**LISTED ENTRIES**
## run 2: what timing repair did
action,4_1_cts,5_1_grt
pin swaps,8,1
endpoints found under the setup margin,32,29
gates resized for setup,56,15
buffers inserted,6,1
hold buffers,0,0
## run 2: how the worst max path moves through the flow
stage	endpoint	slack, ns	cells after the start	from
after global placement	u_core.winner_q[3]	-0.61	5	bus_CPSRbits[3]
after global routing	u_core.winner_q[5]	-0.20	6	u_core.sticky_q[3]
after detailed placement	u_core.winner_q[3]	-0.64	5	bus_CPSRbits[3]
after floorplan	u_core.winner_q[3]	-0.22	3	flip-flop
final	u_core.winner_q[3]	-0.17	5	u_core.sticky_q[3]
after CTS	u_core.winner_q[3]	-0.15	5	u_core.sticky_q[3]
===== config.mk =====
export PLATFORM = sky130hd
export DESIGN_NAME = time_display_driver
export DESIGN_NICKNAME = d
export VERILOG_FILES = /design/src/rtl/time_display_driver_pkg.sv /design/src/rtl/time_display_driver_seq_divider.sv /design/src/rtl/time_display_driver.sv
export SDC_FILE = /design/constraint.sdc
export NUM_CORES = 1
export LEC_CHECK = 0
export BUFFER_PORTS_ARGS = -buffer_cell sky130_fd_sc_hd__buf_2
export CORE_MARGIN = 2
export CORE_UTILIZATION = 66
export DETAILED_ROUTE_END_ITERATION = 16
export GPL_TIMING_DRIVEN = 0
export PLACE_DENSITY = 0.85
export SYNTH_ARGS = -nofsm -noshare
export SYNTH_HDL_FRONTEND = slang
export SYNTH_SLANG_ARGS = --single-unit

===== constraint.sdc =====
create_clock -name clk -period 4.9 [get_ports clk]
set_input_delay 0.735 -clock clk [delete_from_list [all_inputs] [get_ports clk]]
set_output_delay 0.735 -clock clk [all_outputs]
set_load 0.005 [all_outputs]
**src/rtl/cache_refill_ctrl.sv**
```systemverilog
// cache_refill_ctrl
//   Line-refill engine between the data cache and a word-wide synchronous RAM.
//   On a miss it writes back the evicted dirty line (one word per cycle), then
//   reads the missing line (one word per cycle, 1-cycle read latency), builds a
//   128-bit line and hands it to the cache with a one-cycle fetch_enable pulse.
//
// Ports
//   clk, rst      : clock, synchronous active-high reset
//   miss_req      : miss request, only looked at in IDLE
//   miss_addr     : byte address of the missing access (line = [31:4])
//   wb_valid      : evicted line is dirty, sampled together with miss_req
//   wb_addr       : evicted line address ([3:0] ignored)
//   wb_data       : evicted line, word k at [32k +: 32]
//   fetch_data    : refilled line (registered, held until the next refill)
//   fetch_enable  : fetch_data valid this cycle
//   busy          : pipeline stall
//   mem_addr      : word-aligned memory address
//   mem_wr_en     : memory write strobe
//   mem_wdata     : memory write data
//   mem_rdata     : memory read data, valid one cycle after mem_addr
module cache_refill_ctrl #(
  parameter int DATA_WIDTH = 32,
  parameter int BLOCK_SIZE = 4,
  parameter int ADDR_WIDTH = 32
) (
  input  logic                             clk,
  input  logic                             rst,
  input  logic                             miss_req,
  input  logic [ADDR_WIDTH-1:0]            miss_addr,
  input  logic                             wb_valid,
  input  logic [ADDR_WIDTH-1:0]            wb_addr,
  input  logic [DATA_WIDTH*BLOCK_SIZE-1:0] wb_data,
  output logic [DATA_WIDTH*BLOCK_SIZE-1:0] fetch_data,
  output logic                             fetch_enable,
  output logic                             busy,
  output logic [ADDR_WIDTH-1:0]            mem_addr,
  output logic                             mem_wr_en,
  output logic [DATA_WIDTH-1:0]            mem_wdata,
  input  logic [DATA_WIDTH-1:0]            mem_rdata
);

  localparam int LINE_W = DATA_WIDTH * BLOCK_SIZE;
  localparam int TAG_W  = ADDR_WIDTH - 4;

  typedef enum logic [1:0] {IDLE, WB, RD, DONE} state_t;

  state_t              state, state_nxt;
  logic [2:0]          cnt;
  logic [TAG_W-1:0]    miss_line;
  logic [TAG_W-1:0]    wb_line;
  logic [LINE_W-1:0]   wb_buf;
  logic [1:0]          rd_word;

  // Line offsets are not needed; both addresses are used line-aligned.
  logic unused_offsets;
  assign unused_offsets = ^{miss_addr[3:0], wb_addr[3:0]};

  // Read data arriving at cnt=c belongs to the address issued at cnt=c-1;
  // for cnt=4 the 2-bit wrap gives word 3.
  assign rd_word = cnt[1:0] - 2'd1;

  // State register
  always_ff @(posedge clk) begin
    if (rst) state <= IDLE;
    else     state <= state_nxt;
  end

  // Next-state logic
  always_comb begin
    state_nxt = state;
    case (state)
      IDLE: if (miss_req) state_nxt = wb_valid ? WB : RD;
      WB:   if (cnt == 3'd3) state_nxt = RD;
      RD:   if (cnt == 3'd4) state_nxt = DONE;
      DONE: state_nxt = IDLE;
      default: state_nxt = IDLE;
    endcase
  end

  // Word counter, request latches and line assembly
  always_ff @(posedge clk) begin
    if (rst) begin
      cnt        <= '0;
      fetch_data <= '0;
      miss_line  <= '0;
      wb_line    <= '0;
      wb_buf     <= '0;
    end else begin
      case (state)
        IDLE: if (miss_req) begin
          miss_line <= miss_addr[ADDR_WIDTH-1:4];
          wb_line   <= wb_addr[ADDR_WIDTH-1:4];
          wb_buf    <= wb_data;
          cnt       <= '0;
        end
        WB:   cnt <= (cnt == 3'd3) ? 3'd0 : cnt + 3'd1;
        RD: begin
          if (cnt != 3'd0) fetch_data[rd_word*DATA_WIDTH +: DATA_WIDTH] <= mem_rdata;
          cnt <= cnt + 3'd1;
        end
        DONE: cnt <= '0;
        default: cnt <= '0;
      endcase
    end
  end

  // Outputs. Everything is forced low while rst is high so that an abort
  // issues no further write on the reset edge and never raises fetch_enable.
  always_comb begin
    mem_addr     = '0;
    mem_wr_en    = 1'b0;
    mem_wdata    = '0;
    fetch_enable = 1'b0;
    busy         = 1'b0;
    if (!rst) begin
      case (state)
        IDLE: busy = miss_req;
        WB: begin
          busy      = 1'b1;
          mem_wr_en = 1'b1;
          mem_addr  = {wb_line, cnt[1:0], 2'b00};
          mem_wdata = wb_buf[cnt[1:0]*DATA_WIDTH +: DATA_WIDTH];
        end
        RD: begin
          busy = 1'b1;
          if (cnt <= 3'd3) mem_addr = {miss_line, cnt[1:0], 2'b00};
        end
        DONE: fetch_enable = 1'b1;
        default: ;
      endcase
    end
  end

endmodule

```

**PROMPT**
Keeping each line exactly as it is, retype all of the data.

**RESPONSE BELOW**
## run 2: what timing repair did
action,4_1_cts,5_1_grt
pin swaps,8,1
endpoints found under the setup margin,32,29
gates resized for setup,56,15
buffers inserted,6,1
hold buffers,0,0
## run 2: how the worst max path moves through the flow
stage	endpoint	slack, ns	cells after the start	from
after global placement	u_core.winner_q[3]	-0.61	5	bus_CPSRbits[3]
after global routing	u_core.winner_q[5]	-0.20	6	u_core.sticky_q[3]
after detailed placement	u_core.winner_q[3]	-0.64	5	bus_CPSRbits[3]
after floorplan	u_core.winner_q[3]	-0.22	3	flip-flop
final	u_core.winner_q[3]	-0.17	5	u_core.sticky_q[3]
after CTS	u_core.winner_q[3]	-0.15	5	u_core.sticky_q[3]
===== config.mk =====
export PLATFORM = sky130hd
export DESIGN_NAME = time_display_driver
export DESIGN_NICKNAME = d
export VERILOG_FILES = /design/src/rtl/time_display_driver_pkg.sv /design/src/rtl/time_display_driver_seq_divider.sv /design/src/rtl/time_display_driver.sv
export SDC_FILE = /design/constraint.sdc
export NUM_CORES = 1
export LEC_CHECK = 0
export BUFFER_PORTS_ARGS = -buffer_cell sky130_fd_sc_hd__buf_2
export CORE_MARGIN = 2
export CORE_UTILIZATION = 66
export DETAILED_ROUTE_END_ITERATION = 16
export GPL_TIMING_DRIVEN = 0
export PLACE_DENSITY = 0.85
export SYNTH_ARGS = -nofsm -noshare
export SYNTH_HDL_FRONTEND = slang
export SYNTH_SLANG_ARGS = --single-unit

===== constraint.sdc =====
create_clock -name clk -period 4.9 [get_ports clk]
set_input_delay 0.735 -clock clk [delete_from_list [all_inputs] [get_ports clk]]
set_output_delay 0.735 -clock clk [all_outputs]
set_load 0.005 [all_outputs]
**src/rtl/cache_refill_ctrl.sv**
```systemverilog
// cache_refill_ctrl
//   Line-refill engine between the data cache and a word-wide synchronous RAM.
//   On a miss it writes back the evicted dirty line (one word per cycle), then
//   reads the missing line (one word per cycle, 1-cycle read latency), builds a
//   128-bit line and hands it to the cache with a one-cycle fetch_enable pulse.
//
// Ports
//   clk, rst      : clock, synchronous active-high reset
//   miss_req      : miss request, only looked at in IDLE
//   miss_addr     : byte address of the missing access (line = [31:4])
//   wb_valid      : evicted line is dirty, sampled together with miss_req
//   wb_addr       : evicted line address ([3:0] ignored)
//   wb_data       : evicted line, word k at [32k +: 32]
//   fetch_data    : refilled line (registered, held until the next refill)
//   fetch_enable  : fetch_data valid this cycle
//   busy          : pipeline stall
//   mem_addr      : word-aligned memory address
//   mem_wr_en     : memory write strobe
//   mem_wdata     : memory write data
//   mem_rdata     : memory read data, valid one cycle after mem_addr
module cache_refill_ctrl #(
  parameter int DATA_WIDTH = 32,
  parameter int BLOCK_SIZE = 4,
  parameter int ADDR_WIDTH = 32
) (
  input  logic                             clk,
  input  logic                             rst,
  input  logic                             miss_req,
  input  logic [ADDR_WIDTH-1:0]            miss_addr,
  input  logic                             wb_valid,
  input  logic [ADDR_WIDTH-1:0]            wb_addr,
  input  logic [DATA_WIDTH*BLOCK_SIZE-1:0] wb_data,
  output logic [DATA_WIDTH*BLOCK_SIZE-1:0] fetch_data,
  output logic                             fetch_enable,
  output logic                             busy,
  output logic [ADDR_WIDTH-1:0]            mem_addr,
  output logic                             mem_wr_en,
  output logic [DATA_WIDTH-1:0]            mem_wdata,
  input  logic [DATA_WIDTH-1:0]            mem_rdata
);

  localparam int LINE_W = DATA_WIDTH * BLOCK_SIZE;
  localparam int TAG_W  = ADDR_WIDTH - 4;

  typedef enum logic [1:0] {IDLE, WB, RD, DONE} state_t;

  state_t              state, state_nxt;
  logic [2:0]          cnt;
  logic [TAG_W-1:0]    miss_line;
  logic [TAG_W-1:0]    wb_line;
  logic [LINE_W-1:0]   wb_buf;
  logic [1:0]          rd_word;

  // Line offsets are not needed; both addresses are used line-aligned.
  logic unused_offsets;
  assign unused_offsets = ^{miss_addr[3:0], wb_addr[3:0]};

  // Read data arriving at cnt=c belongs to the address issued at cnt=c-1;
  // for cnt=4 the 2-bit wrap gives word 3.
  assign rd_word = cnt[1:0] - 2'd1;

  // State register
  always_ff @(posedge clk) begin
    if (rst) state <= IDLE;
    else     state <= state_nxt;
  end

  // Next-state logic
  always_comb begin
    state_nxt = state;
    case (state)
      IDLE: if (miss_req) state_nxt = wb_valid ? WB : RD;
      WB:   if (cnt == 3'd3) state_nxt = RD;
      RD:   if (cnt == 3'd4) state_nxt = DONE;
      DONE: state_nxt = IDLE;
      default: state_nxt = IDLE;
    endcase
  end

  // Word counter, request latches and line assembly
  always_ff @(posedge clk) begin
    if (rst) begin
      cnt        <= '0;
      fetch_data <= '0;
      miss_line  <= '0;
      wb_line    <= '0;
      wb_buf     <= '0;
    end else begin
      case (state)
        IDLE: if (miss_req) begin
          miss_line <= miss_addr[ADDR_WIDTH-1:4];
          wb_line   <= wb_addr[ADDR_WIDTH-1:4];
          wb_buf    <= wb_data;
          cnt       <= '0;
        end
        WB:   cnt <= (cnt == 3'd3) ? 3'd0 : cnt + 3'd1;
        RD: begin
          if (cnt != 3'd0) fetch_data[rd_word*DATA_WIDTH +: DATA_WIDTH] <= mem_rdata;
          cnt <= cnt + 3'd1;
        end
        DONE: cnt <= '0;
        default: cnt <= '0;
      endcase
    end
  end

  // Outputs. Everything is forced low while rst is high so that an abort
  // issues no further write on the reset edge and never raises fetch_enable.
  always_comb begin
    mem_addr     = '0;
    mem_wr_en    = 1'b0;
    mem_wdata    = '0;
    fetch_enable = 1'b0;
    busy         = 1'b0;
    if (!rst) begin
      case (state)
        IDLE: busy = miss_req;
        WB: begin
          busy      = 1'b1;
          mem_wr_en = 1'b1;
          mem_addr  = {wb_line, cnt[1:0], 2'b00};
          mem_wdata = wb_buf[cnt[1:0]*DATA_WIDTH +: DATA_WIDTH];
        end
        RD: begin
          busy = 1'b1;
          if (cnt <= 3'd3) mem_addr = {miss_line, cnt[1:0], 2'b00};
        end
        DONE: fetch_enable = 1'b1;
        default: ;
      endcase
    end
  end

endmodule

```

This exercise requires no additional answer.